Ancora i miei occhi su di loro, ancora la mia mano contro le loro. Che poi di mani non me ne sono rimaste neanche tante, di questo passo duro altri tre bui. Guardo le mie carte, tre e quattro di picche.
Passo lo sguardo su ogni giocatore, e quelli che scruto sono sguardi di chi sta guardando assi e kappa. Li sento talmente tanto nell’aria quegli assi e quei kappa che mi sembra quasi di vederli. Quello alla mia destra invece ha una coppia di donne, mi ci gioco tutto quello che mi è rimasto, ovvero niente. Che poi ad avercela una coppia di donne…io mi accontenterei già di una.
Ma è possibile che mi metta a pensare a lei persino in brache di tela?

Allora, dicevamo: tanti assi, tanti kappa e una coppia di donne. Che lo stronzo di mano punta già troppo. Che tanto non durerei altre due mani. Che tanto fanculo a tutti, io vado all-in, col mio tre e il mio quattro di picche.
Flop, alè, giù due assi. Godete maiali coi vostri tris d’assi, scannatevi tra voi che io mi consolo con la terza carta, quel cinque di picche che mi fa tre quinti di colore, di scala, e di scala reale. Scusate se è poco.
Altri giri di mazzate, sul piatto ci sono talmente tante fiches che metà bastano. Puntate, rilanci, rilanci di rilanci. Un giro interminabili di rilanci. Tanto che mi rimetto a pensare a lei, che visto la sfiga di oggi, stasera la trombo di sicuro.

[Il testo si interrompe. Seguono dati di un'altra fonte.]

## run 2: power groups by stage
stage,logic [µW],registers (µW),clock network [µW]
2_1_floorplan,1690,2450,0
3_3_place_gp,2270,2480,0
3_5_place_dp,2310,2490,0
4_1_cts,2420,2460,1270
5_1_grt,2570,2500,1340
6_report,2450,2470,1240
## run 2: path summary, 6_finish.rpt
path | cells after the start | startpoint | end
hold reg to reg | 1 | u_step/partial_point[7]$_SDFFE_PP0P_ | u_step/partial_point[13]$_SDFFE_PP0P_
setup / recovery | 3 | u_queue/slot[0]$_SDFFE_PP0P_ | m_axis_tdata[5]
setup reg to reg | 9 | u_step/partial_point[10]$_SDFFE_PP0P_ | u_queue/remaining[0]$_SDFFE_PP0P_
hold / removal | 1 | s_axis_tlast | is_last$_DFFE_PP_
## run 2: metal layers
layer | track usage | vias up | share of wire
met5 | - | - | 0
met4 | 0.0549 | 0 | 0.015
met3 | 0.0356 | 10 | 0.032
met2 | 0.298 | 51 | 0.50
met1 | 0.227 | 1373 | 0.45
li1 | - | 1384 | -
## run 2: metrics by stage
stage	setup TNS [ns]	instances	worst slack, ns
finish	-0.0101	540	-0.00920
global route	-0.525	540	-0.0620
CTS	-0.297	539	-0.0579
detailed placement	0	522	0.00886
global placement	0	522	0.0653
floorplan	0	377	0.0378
File: src/rtl/core/ramped_setpoint_pi_position_drive_core_assert.svh
// Assertion macros shared by the position drive core RTL.
`ifndef RAMPED_SETPOINT_PI_POSITION_DRIVE_CORE_ASSERT_SVH
`define RAMPED_SETPOINT_PI_POSITION_DRIVE_CORE_ASSERT_SVH

// Same-cycle implication, disabled during reset.
`define RSPD_ASSERT_IMPL(lbl, ante, cons, msg) \
    lbl: assert property (@(posedge i_clk) disable iff (!i_rst_n) (ante) |-> (cons)) \
        else $error(msg);

// Next-cycle implication, disabled during reset.
`define RSPD_ASSERT_NEXT(lbl, ante, cons, msg) \
    lbl: assert property (@(posedge i_clk) disable iff (!i_rst_n) (ante) |=> (cons)) \
        else $error(msg);

`endif

File: src/rtl/core/rspd_pkg.sv
// Shared types and constants for the ramped setpoint PI position drive.
`timescale 1ns / 1ps
package rspd_pkg;

    localparam int ANGLE_WIDTH_DEF = 16;
    localparam int CFG_IDX_W       = 3;
    localparam int CFG_MIN_W       = 24;
    localparam int DRIVE_W         = 8;
    localparam int DRIVE_LIMIT     = 100;
    localparam int COUNT_W         = 8;

    localparam logic [COUNT_W-1:0] COUNT_MAX = 8'hFF;

    localparam logic               DIRECTION_RST = 1'b1;
    localparam logic [15:0]        PROP_GAIN_RST = 16'd7578;

    localparam logic [CFG_IDX_W-1:0] CFG_DIRECTION     = 3'd0;
    localparam logic [CFG_IDX_W-1:0] CFG_TARGET_ANGLE  = 3'd1;
    localparam logic [CFG_IDX_W-1:0] CFG_STEP_INTERVAL = 3'd2;
    localparam logic [CFG_IDX_W-1:0] CFG_STEP_SIZE     = 3'd3;
    localparam logic [CFG_IDX_W-1:0] CFG_PROP_GAIN     = 3'd4;
    localparam logic [CFG_IDX_W-1:0] CFG_INTEG_GAIN    = 3'd5;

    typedef struct packed {
        logic                direction;
        logic [COUNT_W-1:0]  step_interval;
        logic [7:0]          step_size;
        logic [15:0]         prop_gain;
        logic [23:0]         integ_gain;
    } t_cfg;

endpackage
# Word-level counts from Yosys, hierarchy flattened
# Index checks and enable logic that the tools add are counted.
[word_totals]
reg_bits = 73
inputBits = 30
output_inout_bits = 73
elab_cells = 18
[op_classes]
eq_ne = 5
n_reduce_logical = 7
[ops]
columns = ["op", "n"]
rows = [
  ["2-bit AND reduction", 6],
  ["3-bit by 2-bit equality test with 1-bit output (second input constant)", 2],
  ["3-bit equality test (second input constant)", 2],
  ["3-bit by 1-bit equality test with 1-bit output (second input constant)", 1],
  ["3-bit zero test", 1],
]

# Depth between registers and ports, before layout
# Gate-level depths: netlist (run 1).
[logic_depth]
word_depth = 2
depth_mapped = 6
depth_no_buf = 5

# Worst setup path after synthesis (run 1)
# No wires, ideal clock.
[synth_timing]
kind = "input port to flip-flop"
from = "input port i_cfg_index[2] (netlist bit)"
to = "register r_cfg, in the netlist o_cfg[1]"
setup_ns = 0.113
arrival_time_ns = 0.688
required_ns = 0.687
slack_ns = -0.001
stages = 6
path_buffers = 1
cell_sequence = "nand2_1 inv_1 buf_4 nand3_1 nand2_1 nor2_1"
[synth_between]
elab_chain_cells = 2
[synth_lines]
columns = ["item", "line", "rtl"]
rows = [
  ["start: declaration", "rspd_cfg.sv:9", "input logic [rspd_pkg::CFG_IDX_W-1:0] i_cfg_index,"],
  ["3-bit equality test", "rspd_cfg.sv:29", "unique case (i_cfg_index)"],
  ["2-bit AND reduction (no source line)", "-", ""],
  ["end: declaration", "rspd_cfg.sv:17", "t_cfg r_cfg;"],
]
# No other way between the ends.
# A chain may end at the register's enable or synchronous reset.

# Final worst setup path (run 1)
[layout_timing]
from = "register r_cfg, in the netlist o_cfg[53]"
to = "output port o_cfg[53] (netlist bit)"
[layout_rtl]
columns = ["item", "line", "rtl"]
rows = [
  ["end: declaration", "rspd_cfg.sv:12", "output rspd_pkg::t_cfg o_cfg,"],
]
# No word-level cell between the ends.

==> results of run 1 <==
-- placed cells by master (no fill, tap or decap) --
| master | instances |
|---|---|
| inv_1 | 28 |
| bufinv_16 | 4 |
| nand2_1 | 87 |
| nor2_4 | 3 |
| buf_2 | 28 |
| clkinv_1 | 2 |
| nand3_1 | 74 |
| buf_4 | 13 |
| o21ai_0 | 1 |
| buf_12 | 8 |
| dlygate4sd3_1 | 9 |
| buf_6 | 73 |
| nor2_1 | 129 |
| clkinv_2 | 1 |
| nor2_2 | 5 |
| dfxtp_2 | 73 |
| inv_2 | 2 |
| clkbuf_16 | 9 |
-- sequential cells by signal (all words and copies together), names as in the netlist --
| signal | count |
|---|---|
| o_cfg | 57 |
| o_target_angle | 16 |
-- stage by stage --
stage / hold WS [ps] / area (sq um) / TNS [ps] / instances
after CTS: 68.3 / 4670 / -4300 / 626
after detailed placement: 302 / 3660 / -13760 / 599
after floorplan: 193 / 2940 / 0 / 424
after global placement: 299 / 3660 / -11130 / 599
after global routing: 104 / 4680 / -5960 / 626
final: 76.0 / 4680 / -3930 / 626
## src/design/vsirl_pkg.sv

```systemverilog
package vsirl_pkg;

  localparam int unsigned VAL_W   = 32;
  localparam int unsigned KIND_W  = 2;
  localparam int unsigned COUNT_W = 7;

  // Operation codes; the spare code behaves as a lookup.
  typedef enum logic [KIND_W-1:0] {
    KIND_LOOKUP = 2'd0,
    KIND_INSERT = 2'd1,
    KIND_REMOVE = 2'd2
  } kind_t;

  // Per-cell control, driven from the top level.
  typedef struct packed {
    logic cmp_en;   // latch compare result for a new transaction
    logic load_en;  // take the incoming value (append)
    logic shift_en; // take the upper neighbor's value (compaction)
  } cell_ctrl_t;

endpackage

```

## src/design/value_set_insert_remove_lookup_top.sv

```systemverilog
// Ordered set of distinct 32-bit values held in a chain of CAPACITY cells.
// Command channel: a transaction is taken at a rising edge with start high
// and busy low; in_kind selects lookup, insert or remove (the spare code is
// a lookup) and in_value carries the value.
// In each transaction, first every cell compares its
// entry against the value and registers a hit; then the hits are
// combined, the operation is applied (append at the fill count, or shift
// every cell above the hit down by one place) and busy is high.
// No new transaction is taken while busy is high; the fixed
// compare-then-update pass through the cell chain is the reason.
// Result channel: out_valid is high for exactly one cycle; it is registered
// from busy, and the result is taken at the edge that ends that pulse,
// with out_found, out_entry_count and out_full_refused.
// The receiver cannot stall; a result is never held, and the next
// transaction may be taken while a result is on the ports.
// Reset (synchronous, rst_n low) empties the set by clearing the fill count;
// entry contents are not cleared, cells at or above the count are never
// reported as hits.
module value_set_insert_remove_lookup_top #(
  parameter int unsigned CAPACITY = 64
) (
  input  logic                                 clk,
  input  logic                                 rst_n,
  input  logic                                 start,
  output logic                                 busy,
  input  logic [vsirl_pkg::KIND_W-1:0]         in_kind,
  input  logic [vsirl_pkg::VAL_W-1:0]          in_value,
  output logic                                 out_valid,
  output logic                                 out_found,
  output logic [vsirl_pkg::COUNT_W-1:0]        out_entry_count,
  output logic                                 out_full_refused
);
  import vsirl_pkg::*;

  localparam int unsigned CW = $clog2(CAPACITY + 1);

  // Transaction registers
  logic              busy_r;
  kind_t             kind_r;
  logic [VAL_W-1:0]  value_r;
  logic [CW-1:0]     count_r;
  logic [CW-1:0]     count_nxt;

  // Result registers
  logic               out_valid_r;
  logic               out_found_r;
  logic [COUNT_W-1:0] out_count_r;
  logic               out_refused_r;

  logic                accept;
  logic [CAPACITY-1:0] match_vec;
  logic [CAPACITY-1:0] past_hit;   // a hit at or below this cell
  logic                found;
  logic                full;
  logic                do_insert;
  logic                do_remove;
  logic                refused;

  logic [VAL_W-1:0]    cell_data [CAPACITY];
  logic [VAL_W-1:0]    cell_key;

  assign accept   = start && !busy_r;
  assign found    = |match_vec;
  assign full     = (count_r == CW'(CAPACITY));
  // Cells see the new value during compare, the latched one during update.
  assign cell_key = accept ? in_value : value_r;

  always_comb begin
    do_insert = 1'b0;
    do_remove = 1'b0;
    refused   = 1'b0;
    count_nxt = count_r;
    if (busy_r) begin
      case (kind_r)
        KIND_INSERT: begin
          if (!found && !full) begin
            do_insert = 1'b1;
            count_nxt = count_r + CW'(1);
          end else if (!found) begin
            refused = 1'b1;
          end
        end
        KIND_REMOVE: begin
          if (found) begin
            do_remove = 1'b1;
            count_nxt = count_r - CW'(1);
          end
        end
        default: begin
          // lookup: no change
        end
      endcase
    end
  end

  genvar gi;
  generate
    for (gi = 0; gi < CAPACITY; gi++) begin : g_cell
      cell_ctrl_t       ctrl;
      logic [VAL_W-1:0] up_data;

      assign past_hit[gi] = |match_vec[gi:0];

      // Top cell has no neighbor above; its content goes stale past the count.
      if (gi == CAPACITY - 1) begin : g_top
        assign up_data = cell_data[gi];
      end else begin : g_mid
        assign up_data = cell_data[gi+1];
      end

      always_comb begin
        ctrl.cmp_en   = accept;
        ctrl.load_en  = do_insert && (count_r == CW'(gi));
        ctrl.shift_en = do_remove && past_hit[gi];
      end

      vsirl_cell u_cell (
        .clk     (clk),
        .ctrl    (ctrl),
        .live    (CW'(gi) < count_r),
        .key     (cell_key),
        .up_data (up_data),
        .data    (cell_data[gi]),
        .match   (match_vec[gi])
      );
    end
  endgenerate

  // Control state
  always_ff @(posedge clk) begin
    if (!rst_n) begin
      busy_r      <= 1'b0;
      count_r     <= '0;
      out_valid_r <= 1'b0;
    end else begin
      busy_r      <= accept;
      count_r     <= count_nxt;
      out_valid_r <= busy_r;
    end
  end

  // Payload
  always_ff @(posedge clk) begin
    if (accept) begin
      kind_r  <= kind_t'(in_kind);
      value_r <= in_value;
    end
    if (busy_r) begin
      out_found_r   <= found;
      out_count_r   <= COUNT_W'(count_nxt);
      out_refused_r <= refused;
    end
  end

  assign busy             = busy_r;
  assign out_valid        = out_valid_r;
  assign out_found        = out_found_r;
  assign out_entry_count  = out_count_r;
  assign out_full_refused = out_refused_r;

endmodule

```

## src/design/vsirl_cell.sv

```systemverilog
module vsirl_cell (
  input  logic                          clk,
  input  vsirl_pkg::cell_ctrl_t         ctrl,
  input  logic                          live,
  input  logic [vsirl_pkg::VAL_W-1:0]   key,
  input  logic [vsirl_pkg::VAL_W-1:0]   up_data,
  output logic [vsirl_pkg::VAL_W-1:0]   data,
  output logic                          match
);
  import vsirl_pkg::*;

  logic [VAL_W-1:0] data_r;
  logic             match_r;

  // Entry storage: append or shift down from the neighbor above.
  always_ff @(posedge clk) begin
    if (ctrl.load_en) begin
      data_r <= key;
    end else if (ctrl.shift_en) begin
      data_r <= up_data;
    end
  end

  // Only occupied cells may report a hit.
  always_ff @(posedge clk) begin
    if (ctrl.cmp_en) begin
      match_r <= live && (data_r == key);
    end
  end

  assign data  = data_r;
  assign match = match_r;

endmodule
```

## config.mk

```make
export PLATFORM = sky130hd
export DESIGN_NAME = value_set_insert_remove_lookup_top
export DESIGN_NICKNAME = d
export VERILOG_FILES = /design/src/design/vsirl_pkg.sv /design/src/design/value_set_insert_remove_lookup_top.sv /design/src/design/vsirl_cell.sv
export SDC_FILE = /design/constraint.sdc
export NUM_CORES = 2
export LEC_CHECK = 0
export BUFFER_PORTS_ARGS = -buffer_cell sky130_fd_sc_hd__buf_2
export CORE_AREA = 2 2 604 306
export CTS_CLUSTER_DIAMETER = 40
export CTS_CLUSTER_SIZE = 25
export DETAILED_ROUTE_END_ITERATION = 8
export DIE_AREA = 0 0 606 308
export PLACE_DENSITY_LB_ADDON = 0.08
export SLEW_MARGIN = 10
export SYNTH_ARGS = -nofsm -noshare
export SYNTH_HDL_FRONTEND = slang
export SYNTH_HIERARCHICAL = 1
export SYNTH_SLANG_ARGS = --single-unit
export TNS_END_PERCENT = 50
```

## constraint.sdc

```tcl
create_clock -name clk -period 6.9 [get_ports clk]
set_input_delay 0.345 -clock clk [delete_from_list [all_inputs] [get_ports clk]]
set_output_delay 0.345 -clock clk [all_outputs]
set_load 0.1 [all_outputs]
```

==> impl_metrics.prom <==
# TYPE chip_impl_metric gauge
chip_impl_info{name="hold_path.class",value="in2reg"} 1
chip_impl_metric{name="yosys_warnings",unit=""} 6
chip_impl_metric{name="synth.ff_latch_count",unit=""} 2164
chip_impl_metric{name="power.switching",unit="mW"} 7.85
chip_impl_metric{name="fin_crit_share",unit="%"} 81.8
chip_impl_info{name="cts_root_buffer",value="clkbuf_16"} 1
chip_impl_metric{name="internal_power",unit="mW"} 20.8
chip_impl_info{name="cp_endpoint_kind",value="flip-flop"} 1
chip_impl_metric{name="synth_sequential_area_ratio",unit="%"} 55.9
chip_impl_metric{name="timing.critical_path.fanout_max",unit=""} 33
chip_impl_metric{name="tritoncts.num_buffers",unit=""} 178
chip_impl_metric{name="h-tree-depth",unit=""} 4
chip_impl_metric{name="dpl.cell_count",unit=""} 10200
chip_impl_metric{name="syn-num-nets",unit=""} 7930
chip_impl_metric{name="die_height",unit="µm"} 308
chip_impl_metric{name="synth_cell_type_count",unit=""} 55
chip_impl_metric{name="power-per-cell-area",unit="nW/µm²"} 228
chip_impl_metric{name="clock_skew",unit="ns"} 0.0441
chip_impl_metric{name="clk-insertion-delay-late",unit="ns"} 0.86
chip_impl_metric{name="initial_antenna_violation_count",unit=""} 17
chip_impl_info{name="yosys_most_used_dff",value="edfxtp_1"} 1
chip_impl_metric{name="peakVddDrop",unit="µV"} 165
chip_impl_metric{name="core_region_area",unit="µm²"} 182000
chip_impl_metric{name="final_period_minus_worst_setup_slack",unit="ns"} 5.65
chip_impl_metric{name="power.share.clock",unit="%"} 37.1
chip_impl_metric{name="area.growth.synth_to_final",unit="%"} 8.79
chip_impl_metric{name="ctsResizeCount",unit=""} 0
chip_impl_metric{name="tightest_slew",unit="ns"} 1.36
chip_impl_metric{name="clkSlewWorstSetupHoldPaths",unit="ns"} 0.08
chip_impl_info{name="ys_top_cells_by_area",value="edfxtp_1 (55%), mux2_2 (20%), xor2_1 (13%)"} 1
chip_impl_metric{name="finalNonFillerCells",unit=""} 10600
chip_impl_metric{name="boundary_pins",unit=""} 48
chip_impl_info{name="layout_commonest_cell",value="edfxtp_1"} 1
chip_impl_info{name="outcome",value="complete, no violations"} 1
chip_impl_metric{name="worst_ep_required_time",unit="ns"} 7.38
chip_impl_metric{name="max-clock-path-buffers",unit=""} 4
chip_impl_metric{name="floorplan.die.width",unit="µm"} 606
chip_impl_metric{name="asyncSetResetFlopFracSynth",unit="%"} 0
chip_impl_metric{name="vias",unit=""} 68400
chip_impl_metric{name="hold_viol",unit=""} 0
chip_impl_metric{name="grt_first_pass_wirelength",unit="mm"} 452
chip_impl_info{name="cts_tree",value="yes"} 1
chip_impl_metric{name="post_synthesis_cell_count",unit=""} 7885
chip_impl_info{name="critPathKind",value="reg2reg"} 1
chip_impl_metric{name="power.share.switching",unit="%"} 27.4
chip_impl_metric{name="global_route.overflow_total",unit=""} 0
chip_impl_metric{name="area_share_of_the_largest_cell_type_after_synthesis",unit="%"} 55.2
chip_impl_metric{name="place_area",unit="µm²"} 120000
chip_impl_metric{name="drt_iter0_markers",unit=""} 8883
chip_impl_metric{name="numClockSinks",unit=""} 2164
chip_impl_info{name="worst_setup_path_start_kind",value="flip-flop"} 1
chip_impl_metric{name="place_congestion",unit=""} 0.944
chip_impl_metric{name="final_nets",unit=""} 8035
chip_impl_metric{name="setup_tns",unit="ns"} 0
chip_impl_metric{name="finish.instance_area",unit="µm²"} 126000
chip_impl_metric{name="power_total",unit="mW"} 28.6
chip_impl_metric{name="achievable-frequency",unit="MHz"} 177
chip_impl_metric{name="area_enclosed_by_the_die_boundary",unit="µm²"} 187000
chip_impl_metric{name="place.port_buffers",unit=""} 47
chip_impl_metric{name="combinationalPowerShare",unit="%"} 12.8
chip_impl_metric{name="largest_net_degree_at_the_start_of_global_routing",unit=""} 87
chip_impl_metric{name="slew_headroom",unit="%"} 8.92
chip_impl_metric{name="hold_ws",unit="ns"} 0.0503
chip_impl_metric{name="syn-mean-instance-area",unit="µm²"} 14.6
chip_impl_metric{name="critical_path_arrival",unit="ns"} 6.12
chip_impl_metric{name="postRouteAntennaNets",unit=""} 0
chip_impl_metric{name="std_cell_rows",unit=""} 111
chip_impl_metric{name="number_of_global_route_vias_before_repair",unit=""} 66700
chip_impl_metric{name="detail_route.vias_per_cell",unit=""} 6.48
chip_impl_metric{name="share_of_layout_cells_above_drive_strength_1",unit="%"} 35.3
chip_impl_metric{name="timing.final.setup_violations",unit=""} 0
chip_impl_metric{name="initial_utilization",unit="%"} 63.6
chip_impl_metric{name="power.share.sequential",unit="%"} 50.1
chip_impl_metric{name="synth_enable_flop_cells",unit=""} 2123
chip_impl_metric{name="max_cap_viol_count",unit=""} 0
chip_impl_metric{name="p_leak",unit="nW"} 28.9
chip_impl_metric{name="wl",unit="mm"} 309
chip_impl_info{name="commonest_cells_after_routing_fill_and_taps_aside",value="edfxtp_1 (2123), mux2_2 (2049), xor2_1 (1728), nor4_1 (393), xnor2_1 (257)"} 1
chip_impl_metric{name="syn_area",unit="µm²"} 115000
chip_impl_metric{name="number_of_iterations_in_the_first_detailed_routing_pass",unit=""} 6
chip_impl_info{name="synthDominantAreaCellType",value="edfxtp_1"} 1
chip_impl_info{name="grt_setup_unrepaired",value="false"} 1
chip_impl_metric{name="post_drt_wl_per_cell",unit="µm"} 29.2
chip_impl_metric{name="gr-usage-all-layers",unit="%"} 32.9
chip_impl_metric{name="timing.final.max_slew_violations",unit=""} 0
chip_impl_metric{name="hpwl",unit="mm"} 215
chip_impl_metric{name="drt_drc_violations_left",unit=""} 0
path summary, 6_finish.rpt:
check	slack [ns]	cells past startpoint	startpoint	end
worst min register to register	0.59	1	g_cell[29].u_cell/data[15]	g_cell[28].u_cell/data[15]
worst min-delay path	0.05	2	in_value[8]	value_r[8]
worst max-delay path	1.25	8	count_r[0]	g_cell[2].u_cell/data[19]
worst max register to register	1.25	8	count_r[0]	g_cell[2].u_cell/data[19]
flip-flops by register name (all words and copies together) (netlist names):
signal	cells
g_cell.u_cell/match	64
count_r	7
kind_r	2
value_r	32
out_entry_count	7
busy	1
out_valid	1
g_cell.u_cell/data	2048
out_found	1
out_full_refused	1
power groups by stage:
stage | clock (mW) | combinational, mW | sequential, mW
after floorplan | 0 | 2.18 | 14.6
after global routing | 11.2 | 3.82 | 14.4
final | 10.6 | 3.65 | 14.4
after detailed placement | 0 | 3.52 | 14.6
after CTS | 10.7 | 3.55 | 14.3
after global placement | 0 | 3.42 | 14.6
logic make-up (layout without fill, tap and decap cells):
family / Yosys count / count (layout) / synth area share (%)
flip-flops: 2164 / 2164 / 55.9
multiplexers: 2083 / 2083 / 20.3
XOR/XNOR: 1985 / 1985 / 15.1
AND/OR/NAND/NOR: 1005 / 1005 / 5.20
buffers and inverters: 397 / 637 / 1.50
AO/OA/AOI/OAI: 243 / 243 / 1.92
adder cells (fa/ha/maj): 8 / 8 / 0.0867
other: 0 / 6 / 0
routing by layer:
metal	vias to the layer above	global-route usage, %	share of wire, %
li1	29800	-	-
met4	16	6.28	1.8
met5	-	1.45	0.12
met1	34300	52.5	46
met2	3806	41.3	37
met3	417	13.0	15
Yosys cell counts (all sizes together), types with 41 or more instances:
master and number:
mux2 2081, buf 203, nor2 127, xor2 1728
nor4 468, inv 97, edfxtp 2123, a21oi 53
a2111oi 64, dfxtp 41, nand3 84, o2111ai 64
nand4 73, xnor2 257, clkbuf 95, nand2 119
or2 71
through the flow:
step / utilization [%] / worst slack (ns)
4_1_cts: 69.1 / 1.45
3_3_place_gp: 65.9 / 1.55
2_1_floorplan: - / 0.661
3_5_place_dp: 65.9 / 1.49
6_report: 69.2 / 1.25
5_1_grt: 69.1 / 1.12
critical path, stage by stage, from the launching register on:
cell and delay [ns]:
dfxtp_1 0.96, inv_1 0.40, ha_1 0.39, a41o_1 0.20, nor4_1 0.41, and3_1 0.42, nand2_1 0.77, nor2_4 0.99
or2_2 0.71
cell type report:
cell class / count / area (µm²)
diodes: 6 / 15.0
clock buffers: 196 / 4670
clock inverters: 119 / 1240
fillers: 12200 / 56000
inverters: 99 / 372
multi-input cells: 5324 / 49900
flip-flops and latches: 2164 / 64600
well taps: 2429 / 3040
repair buffers: 223 / 1780
what timing repair did:
item / in CTS / in global routing
hold endpoints to repair: 9 / 0
setup buffers: 0 / 0
hold buffers: 5 / 0
Power figures use the tool's default switching activity.
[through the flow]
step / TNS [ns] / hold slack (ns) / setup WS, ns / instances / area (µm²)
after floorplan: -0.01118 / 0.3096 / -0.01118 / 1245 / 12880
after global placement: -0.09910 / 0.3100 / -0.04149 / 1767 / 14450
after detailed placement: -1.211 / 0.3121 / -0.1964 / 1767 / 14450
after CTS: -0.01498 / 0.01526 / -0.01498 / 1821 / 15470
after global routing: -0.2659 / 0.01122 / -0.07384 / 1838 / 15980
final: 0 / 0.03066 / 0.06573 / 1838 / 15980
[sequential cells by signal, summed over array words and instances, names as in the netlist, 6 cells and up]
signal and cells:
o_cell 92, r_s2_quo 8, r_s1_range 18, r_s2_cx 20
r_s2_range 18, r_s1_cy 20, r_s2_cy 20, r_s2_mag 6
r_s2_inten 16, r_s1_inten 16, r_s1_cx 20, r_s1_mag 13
===== config.mk =====
export PLATFORM = sky130hd
export DESIGN_NAME = framed_serial_transmitter_top
export DESIGN_NICKNAME = d
export VERILOG_FILES = /design/src/rtl/fst_pkg.sv /design/src/rtl/fst_engine.sv /design/src/rtl/framed_serial_transmitter_top.sv
export VERILOG_INCLUDE_DIRS = /design/src /design/src/rtl
export SDC_FILE = /design/constraint.sdc
export NUM_CORES = 1
export LEC_CHECK = 0
export BUFFER_PORTS_ARGS = -buffer_cell sky130_fd_sc_hd__buf_2
export CAP_MARGIN = 5
export CORE_MARGIN = 3
export CORE_UTILIZATION = 50
export CTS_BUF_LIST = sky130_fd_sc_hd__clkbuf_16
export DETAILED_ROUTE_END_ITERATION = 8
export PLACE_DENSITY = 0.67
export SLEW_MARGIN = 20
export SYNTH_ARGS = -nofsm -noshare
export SYNTH_HDL_FRONTEND = slang
export SYNTH_SLANG_ARGS = --single-unit

===== constraint.sdc =====
create_clock -name clk -period 5.79 [get_ports clk]
set_input_delay 0.8685 -clock clk [delete_from_list [all_inputs] [get_ports clk]]
set_output_delay 0.8685 -clock clk [all_outputs]
set_load 0.01 [all_outputs]

===== src/rtl/assert_macros.svh =====
// Assertion macros shared by the RTL of the framed serial transmitter.
// Each macro samples on clk and is disabled while arst_n is low.
`ifndef ASSERT_MACROS_SVH
`define ASSERT_MACROS_SVH

// Same-cycle implication.
`define ASSERT_IMP(label, ante, cons) \
	label: assert property (@(posedge clk) disable iff (!arst_n) (ante) |-> (cons)) \
		else $error("assertion failed");

// Next-cycle implication.
`define ASSERT_NXT(label, ante, cons) \
	label: assert property (@(posedge clk) disable iff (!arst_n) (ante) |=> (cons)) \
		else $error("assertion failed");

`endif


===== src/rtl/fst_pkg.sv =====
// Package for the framed serial transmitter: item and result types, frame constants.
// No dependencies.
package fst_pkg;

	localparam int unsigned MAX_PAYLOAD = 15;
	localparam int unsigned CNT_W = 4;
	localparam int unsigned POS_W = 5;
	localparam int unsigned PHASE_W = 4;

	localparam logic [1:0] KIND_TICK  = 2'd0;
	localparam logic [1:0] KIND_LOAD  = 2'd1;
	localparam logic [1:0] KIND_START = 2'd2;

	localparam logic [PHASE_W-1:0] PHASE_START  = 4'd0;
	localparam logic [PHASE_W-1:0] PHASE_PARITY = 4'd9;
	localparam logic [PHASE_W-1:0] PHASE_STOP   = 4'd10;

	typedef struct packed {
		logic [3:0] command;
		logic [7:0] data_byte;
		logic [1:0] kind;
	} item_t;

	typedef struct packed {
		logic dropped;
		logic busy_res;
		logic tx_line;
	} result_t;

endpackage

Turn, giù un altro asso, l’ultimo, quello di picche. Tra i maiali intorno a me c’è ne è uno più maiale degli altri. Un maiale col poker d’assi. Dove sei? Sei tu? O sei tu? Su, fatti scoprire, che ce la vediamo io e te. Solo il tempo del river, solo il tempo di scoprire il due di picche. Lo sento ‘sto due di picche. Almeno quanto sentivo gli assi.
Squilla il telefono, mi mandano giustamente a fanculo. C’è scritto Pamela sul display. Dice “pronto”, e io dico “pronto”, dice “ciao”, e io dico “ciao”, dice che stasera non può venire, io e non dico un cazzo. Eccolo il due di picche, lo dicevo che era nell’aria.
River, donna di cuori. Fanculo porci, e fanculo pure a te, stronza.